Activity: Return the lines of the data below exactly. Start at the first and end with the line containing "3.65 | 32 |".
*** Block opens ***
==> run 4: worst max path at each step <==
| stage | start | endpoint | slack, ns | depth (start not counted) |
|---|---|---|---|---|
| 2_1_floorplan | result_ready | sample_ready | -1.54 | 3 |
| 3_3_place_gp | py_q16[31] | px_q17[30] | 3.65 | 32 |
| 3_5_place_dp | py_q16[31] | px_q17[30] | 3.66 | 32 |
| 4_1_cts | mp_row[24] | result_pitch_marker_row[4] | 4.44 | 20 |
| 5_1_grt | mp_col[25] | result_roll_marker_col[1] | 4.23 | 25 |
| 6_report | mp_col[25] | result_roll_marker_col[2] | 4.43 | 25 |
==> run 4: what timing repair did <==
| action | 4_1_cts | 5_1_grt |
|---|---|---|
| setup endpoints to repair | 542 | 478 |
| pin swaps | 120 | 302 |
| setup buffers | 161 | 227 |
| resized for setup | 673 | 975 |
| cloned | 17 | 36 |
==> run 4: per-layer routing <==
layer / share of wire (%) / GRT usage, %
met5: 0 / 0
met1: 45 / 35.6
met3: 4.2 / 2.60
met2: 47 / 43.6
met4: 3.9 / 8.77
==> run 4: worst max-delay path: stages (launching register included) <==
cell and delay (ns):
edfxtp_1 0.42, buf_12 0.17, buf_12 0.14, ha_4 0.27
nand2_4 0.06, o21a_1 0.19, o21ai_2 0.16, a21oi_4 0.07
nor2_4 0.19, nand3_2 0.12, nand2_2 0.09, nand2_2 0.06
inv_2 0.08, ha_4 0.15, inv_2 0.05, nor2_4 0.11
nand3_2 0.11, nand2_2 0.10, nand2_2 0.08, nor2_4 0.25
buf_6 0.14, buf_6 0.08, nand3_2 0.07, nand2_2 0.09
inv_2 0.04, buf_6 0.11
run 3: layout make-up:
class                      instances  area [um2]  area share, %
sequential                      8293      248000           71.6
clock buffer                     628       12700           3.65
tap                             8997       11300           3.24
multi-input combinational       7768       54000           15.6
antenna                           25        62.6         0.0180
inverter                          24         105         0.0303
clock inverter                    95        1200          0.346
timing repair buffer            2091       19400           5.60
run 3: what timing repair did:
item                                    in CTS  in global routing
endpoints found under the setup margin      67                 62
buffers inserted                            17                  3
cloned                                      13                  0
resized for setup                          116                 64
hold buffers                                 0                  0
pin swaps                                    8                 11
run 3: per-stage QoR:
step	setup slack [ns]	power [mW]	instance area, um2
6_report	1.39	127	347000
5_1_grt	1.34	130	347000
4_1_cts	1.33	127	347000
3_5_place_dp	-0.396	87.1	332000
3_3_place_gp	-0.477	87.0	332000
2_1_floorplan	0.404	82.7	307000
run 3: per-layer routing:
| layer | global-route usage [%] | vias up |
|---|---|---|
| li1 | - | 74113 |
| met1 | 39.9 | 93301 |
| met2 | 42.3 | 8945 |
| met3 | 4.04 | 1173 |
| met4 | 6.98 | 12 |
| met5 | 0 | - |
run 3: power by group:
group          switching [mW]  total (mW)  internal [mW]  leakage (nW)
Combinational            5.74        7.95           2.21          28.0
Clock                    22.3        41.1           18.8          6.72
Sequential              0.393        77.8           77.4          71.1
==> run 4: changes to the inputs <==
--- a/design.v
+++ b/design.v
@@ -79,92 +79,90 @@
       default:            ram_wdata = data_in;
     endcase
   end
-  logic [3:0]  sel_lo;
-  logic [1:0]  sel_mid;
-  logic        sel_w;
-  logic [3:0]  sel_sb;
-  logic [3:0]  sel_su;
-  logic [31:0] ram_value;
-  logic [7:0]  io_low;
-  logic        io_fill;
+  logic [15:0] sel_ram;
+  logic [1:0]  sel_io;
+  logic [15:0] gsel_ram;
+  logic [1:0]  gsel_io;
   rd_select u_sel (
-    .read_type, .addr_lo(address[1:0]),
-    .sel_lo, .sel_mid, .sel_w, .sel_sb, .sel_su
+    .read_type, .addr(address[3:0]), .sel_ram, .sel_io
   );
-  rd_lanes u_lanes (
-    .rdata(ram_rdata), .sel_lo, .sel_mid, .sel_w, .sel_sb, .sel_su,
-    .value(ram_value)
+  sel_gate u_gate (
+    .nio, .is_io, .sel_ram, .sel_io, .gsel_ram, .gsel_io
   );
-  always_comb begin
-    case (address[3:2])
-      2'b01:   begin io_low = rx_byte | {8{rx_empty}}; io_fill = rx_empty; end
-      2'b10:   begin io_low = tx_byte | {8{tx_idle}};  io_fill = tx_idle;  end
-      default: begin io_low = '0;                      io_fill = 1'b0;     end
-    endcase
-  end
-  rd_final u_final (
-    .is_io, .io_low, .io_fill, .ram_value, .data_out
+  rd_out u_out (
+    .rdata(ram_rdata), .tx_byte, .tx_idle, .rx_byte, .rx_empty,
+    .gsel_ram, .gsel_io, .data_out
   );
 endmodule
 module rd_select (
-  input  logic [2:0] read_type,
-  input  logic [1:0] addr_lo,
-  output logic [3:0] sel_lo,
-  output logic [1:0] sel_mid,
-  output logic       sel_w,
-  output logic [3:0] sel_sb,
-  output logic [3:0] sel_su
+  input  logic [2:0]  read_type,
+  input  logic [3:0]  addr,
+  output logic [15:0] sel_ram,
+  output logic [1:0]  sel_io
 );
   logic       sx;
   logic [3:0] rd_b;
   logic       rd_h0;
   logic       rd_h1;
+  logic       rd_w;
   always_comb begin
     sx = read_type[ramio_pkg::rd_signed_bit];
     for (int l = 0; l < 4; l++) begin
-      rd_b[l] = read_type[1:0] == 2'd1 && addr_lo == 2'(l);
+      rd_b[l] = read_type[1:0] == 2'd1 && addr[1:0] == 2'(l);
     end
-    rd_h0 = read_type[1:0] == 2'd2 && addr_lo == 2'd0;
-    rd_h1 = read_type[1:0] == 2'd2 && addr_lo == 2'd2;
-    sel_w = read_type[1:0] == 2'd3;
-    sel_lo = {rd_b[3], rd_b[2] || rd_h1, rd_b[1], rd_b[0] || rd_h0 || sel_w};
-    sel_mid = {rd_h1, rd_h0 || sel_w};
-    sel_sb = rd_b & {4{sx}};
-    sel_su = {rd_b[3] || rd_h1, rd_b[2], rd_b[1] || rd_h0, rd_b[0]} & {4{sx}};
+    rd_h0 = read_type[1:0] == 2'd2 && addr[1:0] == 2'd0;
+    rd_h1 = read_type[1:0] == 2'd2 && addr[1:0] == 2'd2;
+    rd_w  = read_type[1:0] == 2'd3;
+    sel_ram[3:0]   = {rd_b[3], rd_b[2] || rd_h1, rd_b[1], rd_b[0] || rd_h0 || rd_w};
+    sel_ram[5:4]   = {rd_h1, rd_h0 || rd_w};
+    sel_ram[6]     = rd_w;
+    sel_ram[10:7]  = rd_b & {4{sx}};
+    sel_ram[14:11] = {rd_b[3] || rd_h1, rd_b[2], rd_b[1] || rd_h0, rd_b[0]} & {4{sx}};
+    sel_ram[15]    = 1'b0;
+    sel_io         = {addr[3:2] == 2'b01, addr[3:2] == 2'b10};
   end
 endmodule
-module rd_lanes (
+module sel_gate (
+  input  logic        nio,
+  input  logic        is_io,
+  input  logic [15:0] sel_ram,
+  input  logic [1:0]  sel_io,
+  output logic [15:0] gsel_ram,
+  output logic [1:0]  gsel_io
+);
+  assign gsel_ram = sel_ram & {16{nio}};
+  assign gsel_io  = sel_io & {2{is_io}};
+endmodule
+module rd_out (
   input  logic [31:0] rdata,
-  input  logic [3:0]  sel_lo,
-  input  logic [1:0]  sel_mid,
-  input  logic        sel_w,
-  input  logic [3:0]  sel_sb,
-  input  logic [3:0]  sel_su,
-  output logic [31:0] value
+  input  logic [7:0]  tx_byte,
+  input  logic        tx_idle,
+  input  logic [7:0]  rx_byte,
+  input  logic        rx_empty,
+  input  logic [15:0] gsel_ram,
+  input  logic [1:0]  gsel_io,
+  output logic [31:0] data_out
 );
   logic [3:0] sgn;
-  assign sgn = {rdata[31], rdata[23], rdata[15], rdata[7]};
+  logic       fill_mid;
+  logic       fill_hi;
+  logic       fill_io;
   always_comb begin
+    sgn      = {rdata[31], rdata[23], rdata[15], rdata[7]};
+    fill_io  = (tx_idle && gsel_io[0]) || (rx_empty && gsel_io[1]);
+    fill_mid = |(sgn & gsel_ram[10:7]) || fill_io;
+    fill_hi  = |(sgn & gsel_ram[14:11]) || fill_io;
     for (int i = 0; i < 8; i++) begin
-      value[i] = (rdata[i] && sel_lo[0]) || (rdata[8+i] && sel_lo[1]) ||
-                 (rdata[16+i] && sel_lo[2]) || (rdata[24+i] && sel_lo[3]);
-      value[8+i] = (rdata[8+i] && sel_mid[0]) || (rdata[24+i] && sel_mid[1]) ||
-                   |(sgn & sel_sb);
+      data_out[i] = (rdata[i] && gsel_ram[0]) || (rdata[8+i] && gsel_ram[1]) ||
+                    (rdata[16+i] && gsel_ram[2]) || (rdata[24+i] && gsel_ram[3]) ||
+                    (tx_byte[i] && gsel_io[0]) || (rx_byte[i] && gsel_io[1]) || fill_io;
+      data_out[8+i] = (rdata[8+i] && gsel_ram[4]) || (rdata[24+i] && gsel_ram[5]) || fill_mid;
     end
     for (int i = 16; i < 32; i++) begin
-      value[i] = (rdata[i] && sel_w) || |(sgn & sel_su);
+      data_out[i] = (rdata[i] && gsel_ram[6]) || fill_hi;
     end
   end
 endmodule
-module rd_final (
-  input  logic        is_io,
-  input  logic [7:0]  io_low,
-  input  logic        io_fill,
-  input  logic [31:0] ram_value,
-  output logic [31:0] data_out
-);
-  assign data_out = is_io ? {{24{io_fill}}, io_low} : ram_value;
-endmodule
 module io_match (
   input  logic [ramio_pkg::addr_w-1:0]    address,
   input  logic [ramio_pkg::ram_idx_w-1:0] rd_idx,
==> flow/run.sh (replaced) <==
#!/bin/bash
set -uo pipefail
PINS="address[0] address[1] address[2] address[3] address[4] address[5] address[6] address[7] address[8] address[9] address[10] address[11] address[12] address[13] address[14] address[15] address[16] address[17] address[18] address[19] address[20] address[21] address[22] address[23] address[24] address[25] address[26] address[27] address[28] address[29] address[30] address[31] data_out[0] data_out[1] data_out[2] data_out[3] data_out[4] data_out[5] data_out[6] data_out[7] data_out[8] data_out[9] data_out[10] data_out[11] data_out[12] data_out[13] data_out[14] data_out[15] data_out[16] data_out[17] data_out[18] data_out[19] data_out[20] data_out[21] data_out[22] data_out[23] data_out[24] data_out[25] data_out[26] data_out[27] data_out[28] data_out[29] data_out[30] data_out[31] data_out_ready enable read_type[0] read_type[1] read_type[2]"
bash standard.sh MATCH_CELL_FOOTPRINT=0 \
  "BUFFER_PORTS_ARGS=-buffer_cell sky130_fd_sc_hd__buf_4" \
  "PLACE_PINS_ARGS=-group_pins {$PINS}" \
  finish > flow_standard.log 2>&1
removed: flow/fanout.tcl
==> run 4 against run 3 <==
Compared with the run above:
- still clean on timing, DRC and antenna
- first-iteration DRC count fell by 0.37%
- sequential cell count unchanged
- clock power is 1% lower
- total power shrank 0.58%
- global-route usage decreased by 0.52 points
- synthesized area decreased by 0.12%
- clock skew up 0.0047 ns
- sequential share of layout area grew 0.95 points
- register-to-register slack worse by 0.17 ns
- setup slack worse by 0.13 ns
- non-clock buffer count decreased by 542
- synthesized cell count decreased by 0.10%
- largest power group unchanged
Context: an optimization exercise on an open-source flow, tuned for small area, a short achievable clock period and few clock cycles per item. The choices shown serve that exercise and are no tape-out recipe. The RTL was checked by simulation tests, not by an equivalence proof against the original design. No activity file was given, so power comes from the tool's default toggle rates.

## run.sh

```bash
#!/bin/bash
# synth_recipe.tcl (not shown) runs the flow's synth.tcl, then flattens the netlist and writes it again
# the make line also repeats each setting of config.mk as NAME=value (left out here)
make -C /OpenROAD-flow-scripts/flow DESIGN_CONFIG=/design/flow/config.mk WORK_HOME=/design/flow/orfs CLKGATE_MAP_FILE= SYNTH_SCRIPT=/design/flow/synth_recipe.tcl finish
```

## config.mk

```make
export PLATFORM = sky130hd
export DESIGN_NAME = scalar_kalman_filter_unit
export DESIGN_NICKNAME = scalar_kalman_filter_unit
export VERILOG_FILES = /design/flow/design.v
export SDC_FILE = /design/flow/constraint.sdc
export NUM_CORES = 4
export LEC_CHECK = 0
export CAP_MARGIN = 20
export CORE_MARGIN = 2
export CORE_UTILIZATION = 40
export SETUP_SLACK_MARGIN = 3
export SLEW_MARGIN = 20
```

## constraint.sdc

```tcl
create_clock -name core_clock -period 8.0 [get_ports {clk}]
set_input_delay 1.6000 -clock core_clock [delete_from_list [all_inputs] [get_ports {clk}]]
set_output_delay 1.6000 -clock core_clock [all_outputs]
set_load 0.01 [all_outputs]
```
*** Block closes ***
Reply:
==> run 4: worst max path at each step <==
| stage | start | endpoint | slack, ns | depth (start not counted) |
|---|---|---|---|---|
| 2_1_floorplan | result_ready | sample_ready | -1.54 | 3 |
| 3_3_place_gp | py_q16[31] | px_q17[30] | 3.65 | 32 |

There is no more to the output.